The evidence before the judge showed that the Appellants were each sent a notice under regulation 76 and given 30 days to make representations. Three did so. The person delegated to perform the functions of the Secretary for the Public Service then made a submission to the Commission recommending that the Under Secretaries should be made redundant under 73(d) and the Chief Administrative Officers be prematurely retired or made redundant under 73(c) or (d).
The Commission sat on 3 November 1998 and made its decision.
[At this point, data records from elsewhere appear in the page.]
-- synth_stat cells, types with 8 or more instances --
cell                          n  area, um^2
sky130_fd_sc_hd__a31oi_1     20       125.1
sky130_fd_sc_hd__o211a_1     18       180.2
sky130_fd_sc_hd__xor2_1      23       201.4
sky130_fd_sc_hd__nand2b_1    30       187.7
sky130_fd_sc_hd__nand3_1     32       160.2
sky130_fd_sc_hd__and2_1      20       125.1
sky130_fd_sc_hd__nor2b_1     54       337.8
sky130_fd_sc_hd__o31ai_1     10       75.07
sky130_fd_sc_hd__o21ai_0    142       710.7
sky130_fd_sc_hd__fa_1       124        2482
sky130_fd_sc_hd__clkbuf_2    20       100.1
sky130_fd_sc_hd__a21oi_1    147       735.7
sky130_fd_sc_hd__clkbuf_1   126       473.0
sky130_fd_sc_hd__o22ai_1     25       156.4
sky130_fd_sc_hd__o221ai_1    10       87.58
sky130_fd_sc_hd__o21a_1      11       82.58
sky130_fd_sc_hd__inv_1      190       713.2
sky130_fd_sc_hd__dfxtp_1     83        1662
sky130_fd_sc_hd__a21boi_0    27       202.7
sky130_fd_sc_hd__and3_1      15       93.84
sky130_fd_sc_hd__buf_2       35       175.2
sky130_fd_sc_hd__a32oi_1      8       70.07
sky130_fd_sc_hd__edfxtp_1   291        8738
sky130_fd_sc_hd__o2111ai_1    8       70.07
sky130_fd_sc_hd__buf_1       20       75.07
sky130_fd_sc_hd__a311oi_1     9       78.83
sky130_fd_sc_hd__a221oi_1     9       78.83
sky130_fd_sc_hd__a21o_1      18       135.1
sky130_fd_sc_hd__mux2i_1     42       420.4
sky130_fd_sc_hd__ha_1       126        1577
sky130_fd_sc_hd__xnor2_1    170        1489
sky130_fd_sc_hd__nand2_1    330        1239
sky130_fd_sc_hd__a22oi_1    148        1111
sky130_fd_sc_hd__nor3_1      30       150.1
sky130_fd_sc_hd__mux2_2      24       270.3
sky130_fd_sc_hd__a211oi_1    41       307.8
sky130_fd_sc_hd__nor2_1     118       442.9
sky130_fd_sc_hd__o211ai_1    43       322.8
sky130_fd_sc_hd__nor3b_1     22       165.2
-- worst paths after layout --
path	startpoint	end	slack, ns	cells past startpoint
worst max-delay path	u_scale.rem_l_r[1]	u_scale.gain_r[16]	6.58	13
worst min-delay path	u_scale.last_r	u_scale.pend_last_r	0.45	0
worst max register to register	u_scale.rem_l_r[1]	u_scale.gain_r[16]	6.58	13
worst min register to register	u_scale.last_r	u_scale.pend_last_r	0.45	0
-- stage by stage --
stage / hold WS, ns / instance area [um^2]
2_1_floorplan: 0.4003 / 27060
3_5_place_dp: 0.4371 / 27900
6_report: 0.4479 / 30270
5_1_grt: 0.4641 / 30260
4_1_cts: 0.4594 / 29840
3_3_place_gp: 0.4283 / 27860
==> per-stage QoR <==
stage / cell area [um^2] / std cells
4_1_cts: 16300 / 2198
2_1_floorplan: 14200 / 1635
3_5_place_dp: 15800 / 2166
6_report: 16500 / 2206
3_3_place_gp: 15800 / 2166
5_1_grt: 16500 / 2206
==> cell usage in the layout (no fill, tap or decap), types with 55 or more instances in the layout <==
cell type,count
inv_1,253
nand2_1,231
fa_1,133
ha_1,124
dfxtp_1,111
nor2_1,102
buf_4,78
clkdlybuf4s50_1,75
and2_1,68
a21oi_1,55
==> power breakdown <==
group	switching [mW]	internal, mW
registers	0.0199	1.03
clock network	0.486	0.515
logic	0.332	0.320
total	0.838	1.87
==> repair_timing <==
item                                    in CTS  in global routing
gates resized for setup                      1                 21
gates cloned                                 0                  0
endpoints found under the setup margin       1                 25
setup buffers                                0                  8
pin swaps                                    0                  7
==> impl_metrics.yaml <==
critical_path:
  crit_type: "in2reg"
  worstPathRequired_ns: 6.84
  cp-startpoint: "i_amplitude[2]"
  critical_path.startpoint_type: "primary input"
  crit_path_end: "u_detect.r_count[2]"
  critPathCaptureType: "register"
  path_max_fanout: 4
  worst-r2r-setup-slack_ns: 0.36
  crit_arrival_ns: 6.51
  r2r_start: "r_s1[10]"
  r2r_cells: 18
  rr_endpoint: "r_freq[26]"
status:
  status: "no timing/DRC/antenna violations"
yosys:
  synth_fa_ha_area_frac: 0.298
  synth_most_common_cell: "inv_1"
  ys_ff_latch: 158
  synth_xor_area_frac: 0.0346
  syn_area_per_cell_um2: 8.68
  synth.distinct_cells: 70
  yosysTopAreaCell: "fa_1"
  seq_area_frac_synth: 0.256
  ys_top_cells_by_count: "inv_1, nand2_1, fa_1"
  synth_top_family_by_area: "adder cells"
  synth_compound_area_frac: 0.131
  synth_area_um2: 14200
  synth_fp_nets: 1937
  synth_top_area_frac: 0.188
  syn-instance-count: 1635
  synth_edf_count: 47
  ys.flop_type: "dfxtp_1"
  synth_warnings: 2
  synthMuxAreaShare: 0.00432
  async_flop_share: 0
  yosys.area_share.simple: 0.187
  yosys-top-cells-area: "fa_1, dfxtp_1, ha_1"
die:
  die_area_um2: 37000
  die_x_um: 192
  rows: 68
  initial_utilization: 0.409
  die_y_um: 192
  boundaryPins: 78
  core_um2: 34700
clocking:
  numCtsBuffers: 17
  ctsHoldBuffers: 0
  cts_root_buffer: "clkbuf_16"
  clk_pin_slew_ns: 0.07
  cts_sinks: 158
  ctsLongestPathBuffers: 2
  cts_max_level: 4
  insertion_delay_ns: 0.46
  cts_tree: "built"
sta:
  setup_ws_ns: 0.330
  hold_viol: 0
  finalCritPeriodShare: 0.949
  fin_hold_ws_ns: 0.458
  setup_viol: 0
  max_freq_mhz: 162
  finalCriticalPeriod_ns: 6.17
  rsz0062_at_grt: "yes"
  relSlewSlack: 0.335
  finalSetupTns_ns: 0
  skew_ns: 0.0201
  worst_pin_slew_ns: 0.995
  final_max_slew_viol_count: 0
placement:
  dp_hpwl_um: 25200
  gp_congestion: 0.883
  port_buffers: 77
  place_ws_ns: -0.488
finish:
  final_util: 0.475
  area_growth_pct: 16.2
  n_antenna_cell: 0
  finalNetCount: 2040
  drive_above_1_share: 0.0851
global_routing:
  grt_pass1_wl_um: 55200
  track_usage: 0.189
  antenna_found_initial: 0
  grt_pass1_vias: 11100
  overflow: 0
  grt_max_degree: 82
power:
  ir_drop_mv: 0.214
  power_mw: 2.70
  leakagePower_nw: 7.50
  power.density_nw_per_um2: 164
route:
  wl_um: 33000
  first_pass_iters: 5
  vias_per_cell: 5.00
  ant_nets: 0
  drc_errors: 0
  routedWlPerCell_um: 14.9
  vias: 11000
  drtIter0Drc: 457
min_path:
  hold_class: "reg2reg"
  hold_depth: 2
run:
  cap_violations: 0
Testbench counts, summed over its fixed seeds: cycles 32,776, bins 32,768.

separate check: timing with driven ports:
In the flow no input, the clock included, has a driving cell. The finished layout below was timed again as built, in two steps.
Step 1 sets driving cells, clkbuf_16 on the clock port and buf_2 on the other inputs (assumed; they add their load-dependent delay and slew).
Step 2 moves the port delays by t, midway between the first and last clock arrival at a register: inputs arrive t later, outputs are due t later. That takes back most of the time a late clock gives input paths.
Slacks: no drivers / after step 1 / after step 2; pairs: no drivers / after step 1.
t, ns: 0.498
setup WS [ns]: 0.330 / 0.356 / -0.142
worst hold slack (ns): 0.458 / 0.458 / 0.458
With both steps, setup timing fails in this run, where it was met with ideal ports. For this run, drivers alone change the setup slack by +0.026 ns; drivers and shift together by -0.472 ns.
Context: an optimization exercise on an open-source flow, tuned for small area, a short achievable clock period and few clock cycles per item. The choices shown serve that exercise and are no tape-out recipe. In this exercise RTL edits were held to simulation tests only and were not proved equivalent to the original.

## job 1417
## waveform_oscillator_soft_ramp_core
module waveform_oscillator_soft_ramp_core (
  input  wire logic                 clk,
  input  wire logic                 rst,
  input  wire logic                 in_valid,
  output logic                      in_ready,
  input  wire logic signed [23:0]   in_left,
  input  wire logic signed [23:0]   in_right,
  input  wire logic                 in_block_start,
  input  wire logic                 in_soft_start,
  input  wire logic                 in_soft_stop,
  output logic                      out_valid,
  input  wire logic                 out_ready,
  output logic signed [23:0]        out_left,
  output logic signed [23:0]        out_right,
  output logic signed [15:0]        out_wave,
  input  wire logic                 cfg_valid,
  output logic                      cfg_ready,
  input  wire logic [1:0]           cfg_index,
  input  wire logic [wosr_pkg::FIELD_BITS-1:0] cfg_data
);
For scale: ~5,200 cells after synthesis, about 150 I/O pins, ~0.046 mm^2 of cells after synthesis.
==> flow/config.mk <==
export PLATFORM = sky130hd
export DESIGN_NAME = waveform_oscillator_soft_ramp_core
export DESIGN_NICKNAME = waveform_oscillator_soft_ramp_core
export VERILOG_FILES = /design/flow/design.v
export SDC_FILE = /design/flow/constraint.sdc
export NUM_CORES = 4
export LEC_CHECK = 0
export ABC_AREA = 1
export CAP_MARGIN = 20
export CORE_MARGIN = 2
export CORE_UTILIZATION = 40
export SLEW_MARGIN = 20
export SYNTH_HIERARCHICAL = 1
==> flow/constraint.sdc <==
create_clock -name core_clock -period 12.0 [get_ports {clk}]
set_input_delay 2.4000 -clock core_clock [delete_from_list [all_inputs] [get_ports {clk}]]
set_output_delay 2.4000 -clock core_clock [all_outputs]
set_load 0.01 [all_outputs]
standard.sh (not shown) runs the stock make flow with config.mk's settings and CLKGATE_MAP_FILE= SYNTH_SCRIPT=/design/flow/synth_recipe.tcl, a recipe that flattens the netlist after the stock synthesis.
==> flow/flow/run.sh <==
#!/bin/bash
# Standard layout with a larger setup margin for the repair steps (the clock
# period and constraints stay the design's), resizing not tied to the cell
# footprint, and plain buffers on the ports.
set -euo pipefail
export SETUP_SLACK_MARGIN=7.5
export BUFFER_PORTS_ARGS="-buffer_cell sky130_fd_sc_hd__buf_2"
bash standard.sh MATCH_CELL_FOOTPRINT=0 finish > standard.log 2>&1
Job 1417 reached the final stage; the timing, DRC and antenna checks on its layout passed.
Testbench counts of job 1417, summed over its fixed seeds: cycles 8,384, items 8,192.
In respect of the Under Secretaries it was:
“The submission to prematurely retire and terminate the employment of all Under Secretaries (Admin)....because the officers’ posts have been de-established in the new Partnership Ministries Organisation to facilitate improvement in the service was considered by the Commission.
The commission also noted that the submission was straight forward and therefore DECIDED that the following ..... be prematurely retired under PSC Reg 1979 section 73(c) and be made redundant under PSC Reg 1979 Section 73(d) wef 3/11/98.”
Included in that list was Liligeto.
The decision for Chief Administrative Officers and Chief Accountants was in similar terms:
“In considering the submission to prematurely retire and terminate all Chief Admin Officers and Chief Accountants, the Commission noted that under the new Partnership structure, new posts of Chief Admin and Chief Accountant have been created and therefore DECIDED that the following ... be prematurely retired under PSC Reg 73 (c) and be made redundant under PSC Reg 1979 Section 73(d).”
In dealing with this point in relation to Liligeto, the learned judge said:
“I find that the PSC had done what was required of it to be done. It took into account the Report, the memorandum (i.e .of the restructuring of the Public Service) ... and the submission from the Secretary. It then decided in its own deliberate judgment that the appropriate provision to use in Liligeto’s case was regulation 73(c). I find nothing illegal or wrong with that course of action. It was entitled to invoke regulation 73(c) for the termination of the employment contract of this applicant.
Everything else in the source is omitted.